# PROVIDED DATA
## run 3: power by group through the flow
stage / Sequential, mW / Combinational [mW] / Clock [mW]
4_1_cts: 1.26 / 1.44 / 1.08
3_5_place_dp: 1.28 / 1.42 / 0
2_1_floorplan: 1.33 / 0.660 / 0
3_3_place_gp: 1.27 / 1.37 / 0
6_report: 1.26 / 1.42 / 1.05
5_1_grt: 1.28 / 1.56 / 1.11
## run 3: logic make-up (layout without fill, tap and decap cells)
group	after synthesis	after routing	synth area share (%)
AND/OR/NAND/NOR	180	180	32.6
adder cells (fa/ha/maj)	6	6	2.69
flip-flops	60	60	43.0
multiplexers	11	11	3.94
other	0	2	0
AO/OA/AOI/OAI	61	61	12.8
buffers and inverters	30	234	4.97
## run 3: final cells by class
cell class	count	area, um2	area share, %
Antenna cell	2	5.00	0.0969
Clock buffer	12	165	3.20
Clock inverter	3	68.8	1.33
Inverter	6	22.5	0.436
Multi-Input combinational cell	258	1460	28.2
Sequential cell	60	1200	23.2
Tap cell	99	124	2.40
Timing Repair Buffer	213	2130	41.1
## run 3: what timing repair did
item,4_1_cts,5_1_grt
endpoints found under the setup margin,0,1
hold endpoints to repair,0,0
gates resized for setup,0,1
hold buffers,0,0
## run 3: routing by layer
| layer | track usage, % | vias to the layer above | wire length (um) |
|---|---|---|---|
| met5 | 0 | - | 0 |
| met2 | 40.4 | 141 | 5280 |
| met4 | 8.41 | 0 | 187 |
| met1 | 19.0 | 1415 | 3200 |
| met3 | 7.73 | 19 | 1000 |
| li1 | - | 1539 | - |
--- config.mk ---
export PLATFORM = sky130hd
export DESIGN_NAME = serial_frame_rx
export DESIGN_NICKNAME = d
export VERILOG_FILES = /design/src/rtl/serial_frame_rx.sv
export SDC_FILE = /design/constraint.sdc
export NUM_CORES = 1
export LEC_CHECK = 0
export CAP_MARGIN = 20
export CORE_ASPECT_RATIO = 1.1
export CORE_UTILIZATION = 40
export DETAILED_ROUTE_END_ITERATION = 6
export GPL_TIMING_DRIVEN = 0
export PLACE_DENSITY = 0.58
export RECOVER_POWER = 100
export SLEW_MARGIN = 25
export SYNTH_ARGS = -nofsm -noshare
export SYNTH_HDL_FRONTEND = slang
export SYNTH_SLANG_ARGS = --single-unit
export TNS_END_PERCENT = 10
--- constraint.sdc ---
create_clock -name CLK -period 3.8 [get_ports CLK]
set_clock_uncertainty 0.1 [all_clocks]
set_input_delay 0.38 -clock CLK [delete_from_list [all_inputs] [get_ports CLK]]
set_output_delay 0.38 -clock CLK [all_outputs]
set_load 0.005 [all_outputs]
<file path="config.mk">
export PLATFORM = sky130hd
export DESIGN_NAME = mw_sub_seq
export DESIGN_NICKNAME = d
export VERILOG_FILES = /design/src/rtl/mw_sub_seq.sv
export SDC_FILE = /design/constraint.sdc
export NUM_CORES = 1
export LEC_CHECK = 0
export BUFFER_PORTS_ARGS = -buffer_cell sky130_fd_sc_hd__buf_2
export CAP_MARGIN = 0
export CORE_MARGIN = 2
export CORE_UTILIZATION = 30
export CTS_CLUSTER_DIAMETER = 60
export DETAILED_ROUTE_END_ITERATION = 16
export PLACE_DENSITY = 0.47
export SLEW_MARGIN = 0
export SYNTH_ARGS = -nofsm -noshare
export SYNTH_HDL_FRONTEND = slang
export SYNTH_SLANG_ARGS = --single-unit
export TNS_END_PERCENT = 30
</file>
<file path="constraint.sdc">
create_clock -name clk -period 3.1 [get_ports clk]
set_clock_uncertainty 0.05 [all_clocks]
set_input_delay 0.155 -clock clk [delete_from_list [all_inputs] [get_ports clk]]
set_output_delay 0.155 -clock clk [all_outputs]
set_load 0.05 [all_outputs]
</file>
## config.mk

```make
export PLATFORM = sky130hd
export DESIGN_NAME = product_accumulator
export DESIGN_NICKNAME = d
export VERILOG_FILES = /design/src/rtl/product_accumulator.sv
export SDC_FILE = /design/constraint.sdc
export NUM_CORES = 1
export LEC_CHECK = 0
export ABC_AREA = 1
export CAP_MARGIN = 20
export CORE_AREA = 3 3 56 58
export DETAILED_ROUTE_END_ITERATION = 8
export DIE_AREA = 0 0 59 61
export MAX_ROUTING_LAYER = met4
export PLACE_DENSITY = 0.76
export SLEW_MARGIN = 10
export SYNTH_ARGS = -nofsm -noshare
export SYNTH_HDL_FRONTEND = slang
export SYNTH_SLANG_ARGS = --single-unit
```

## constraint.sdc

```tcl
create_clock -name Clk -period 1.7 [get_ports Clk]
set_clock_uncertainty 0.05 [all_clocks]
set_input_delay 0.255 -clock Clk [delete_from_list [all_inputs] [get_ports Clk]]
set_output_delay 0.255 -clock Clk [all_outputs]
set_load 0.05 [all_outputs]
```

## src/rtl/product_accumulator.sv

```systemverilog
// rtl/product_accumulator.sv - sums fixed-length frames of unsigned products with sticky overflow
module product_accumulator #(
    parameter int PRODUCT_WIDTH = 4,
    parameter int FRAME_LEN     = 4,
    parameter int ACC_WIDTH     = 6,
    parameter int CNT_WIDTH     = 8
) (
    input  logic                     Clk,
    input  logic                     Reset,
    input  logic                     clear,
    input  logic [PRODUCT_WIDTH-1:0] product,
    input  logic                     in_valid,
    output logic                     in_ready,
    output logic [ACC_WIDTH-1:0]     sum,
    output logic                     overflow,
    output logic                     out_valid,
    input  logic                     out_ready,
    output logic [CNT_WIDTH-1:0]     sample_count
);

    // Adder is one bit wider than the larger operand so any carry past ACC_WIDTH is visible.
    localparam int SUM_W = ((ACC_WIDTH > PRODUCT_WIDTH) ? ACC_WIDTH : PRODUCT_WIDTH) + 1;
    localparam logic [CNT_WIDTH-1:0] LAST_IDX = CNT_WIDTH'(FRAME_LEN - 1);

    typedef enum logic {
        ACCUM = 1'b0,
        HOLD  = 1'b1
    } state_t;

    state_t                 state_q, state_d;
    logic [ACC_WIDTH-1:0]   acc_q, acc_d;
    logic                   ovf_q, ovf_d;
    logic [CNT_WIDTH-1:0]   cnt_q, cnt_d;
    logic [ACC_WIDTH-1:0]   sum_q, sum_d;
    logic                   overflow_q, overflow_d;

    logic [SUM_W-1:0]       wide_sum;
    logic [ACC_WIDTH-1:0]   acc_next;
    logic                   carry;

    assign wide_sum = SUM_W'(acc_q) + SUM_W'(product);
    assign acc_next = wide_sum[ACC_WIDTH-1:0];
    assign carry    = |wide_sum[SUM_W-1:ACC_WIDTH];

    always_ff @(posedge Clk or posedge Reset) begin
        if (Reset) begin
            state_q    <= ACCUM;
            acc_q      <= '0;
            ovf_q      <= 1'b0;
            cnt_q      <= '0;
            sum_q      <= '0;
            overflow_q <= 1'b0;
        end else begin
            state_q    <= state_d;
            acc_q      <= acc_d;
            ovf_q      <= ovf_d;
            cnt_q      <= cnt_d;
            sum_q      <= sum_d;
            overflow_q <= overflow_d;
        end
    end

    always_comb begin
        state_d    = state_q;
        acc_d      = acc_q;
        ovf_d      = ovf_q;
        cnt_d      = cnt_q;
        sum_d      = sum_q;
        overflow_d = overflow_q;

        if (clear) begin
            // Abort wins over any transfer or result handshake in the same cycle.
            state_d = ACCUM;
            acc_d   = '0;
            ovf_d   = 1'b0;
            cnt_d   = '0;
        end else begin
            case (state_q)
                ACCUM: begin
                    if (in_valid) begin
                        if (cnt_q == LAST_IDX) begin
                            sum_d      = acc_next;
                            overflow_d = ovf_q | carry;
                            acc_d      = '0;
                            ovf_d      = 1'b0;
                            cnt_d      = '0;
                            state_d    = HOLD;
                        end else begin
                            acc_d = acc_next;
                            ovf_d = ovf_q | carry;
                            cnt_d = cnt_q + 1'b1;
                        end
                    end
                end
                HOLD: begin
                    if (out_ready) begin
                        state_d = ACCUM;
                    end
                end
                default: begin
                    state_d = ACCUM;
                end
            endcase
        end
    end

    assign in_ready     = (state_q == ACCUM);
    assign out_valid    = (state_q == HOLD);
    assign sum          = sum_q;
    assign overflow     = overflow_q;
    assign sample_count = cnt_q;

endmodule

```

==> run metrics <==
share of cells above drive strength 1 25.8%; clk root buf clkbuf_4; # setup viols final 0; Worst Hold Class primary input to asynchronous set/reset pin; Syn Inst Count approximately 170; fmax 597 MHz; CP max stage cell clkdlybuf4s50_1; largest net degree at the start of global routing 24; post-route ant nets 0; H-Tree Depth 1; Rows 19; Ports 26; pins over their slew limit 0; DIE WIDTH 59 um; maxcap violations 0; pwr/cell area roughly 740 nW/um^2; post-synthesis sequential area ratio 42.9%; Die ar. 3600 sq um; Remaining Overflow, GRT 0; met3 GRT Util about 2.8%; Pint 0.827 mW; post-route clock period utilization 98.6%; Critical Path Fanout Max 2; DRT Wirelength a little over 3 mm; post-synth top area cell dfrtp_1; antenna cells 0; Setup WS pre-CTS -0.298 ns; routability cong. slightly below 0.9; Yosys cell types 28; via/cell ratio about 5; DRC 0; Yosys Warn Count 0; Rel. slew slack 79.4%; RSZ-0062 raised after global routing yes; Static Leakage 0.951 nW; critical path data arrival time 1.87 ns; Die Y just over 60 um; final setup margin between 0.02 and 0.025 ns; most frequent cells in the layout nand2_1, buf_4, inv_1; CP Data Required Time 1.89 ns; initial antenna violation count 0; clk sink count 23; cts hold-fix bufs 0; Crit. End Element register; switching share of power 35.5%; total iterations of the first detailed-routing run 4; Syn-to-layout area delta 28.5%; # nets final 225; Layout Cells excl Fill 240; minimum clock period around 1.7 ns; Net Count, Synth roughly 190; Worst-Margin Slew 0.309 ns; post-synth design cell area ~1300 sq um; CTS tree built; GRT busiest layer met2; syn_area_per_cell 7.84 sq um; CP Class primary input to register; commonest non-fill, non-tap cell in the layout nand2_1; sequential share of power 48.4%; DR iter-0 viols 28; CP cell instances clkdlybuf4s50_1, ha_2, inv_1, fa_2, buf_4, xnor2_1, nand2_1, o21ai_0; Yosys top cell area share 42.9%; peak supply drop 0.000596 V; switching power total 0.456 mW; clock tree buffer depth 2; CP startpoint kind primary input; worst skew pair latency 0.31 ns; Clock Power Share 20.2%; vias in the first global route roughly 1200; met2 Use GR between 30% and 40%; Combinational Power Share 31.4%; Core ar. 2710 sq um; Slowest Stage Delay on Critical Path about 0.46 ns; Cell Count Post-Placement 234; Num CTS Buffers 3; drt wl/cell approximately 13 um; dominant cells by area after synthesis dfrtp_1, nand2_1, inv_1; status finished clean; dpl hpwl 2.35 mm; global-route wire length before repair roughly 5.2 mm; vias 1216; number of synthesized register bits 23; Hold Vio Cnt, Final 0; port buffer count 25; Worst-path clk slew 0.13 ns; met1 Track Usage GR 23.5%; GRT Total Usage 19.6%; Initial Utilization 49.5%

# ABOUT THIS EXERCISE
Scan the listing above, and wherever a line holds the word "group", copy it.

# WRITTEN REPLY
## run 3: power by group through the flow
group	after synthesis	after routing	synth area share (%)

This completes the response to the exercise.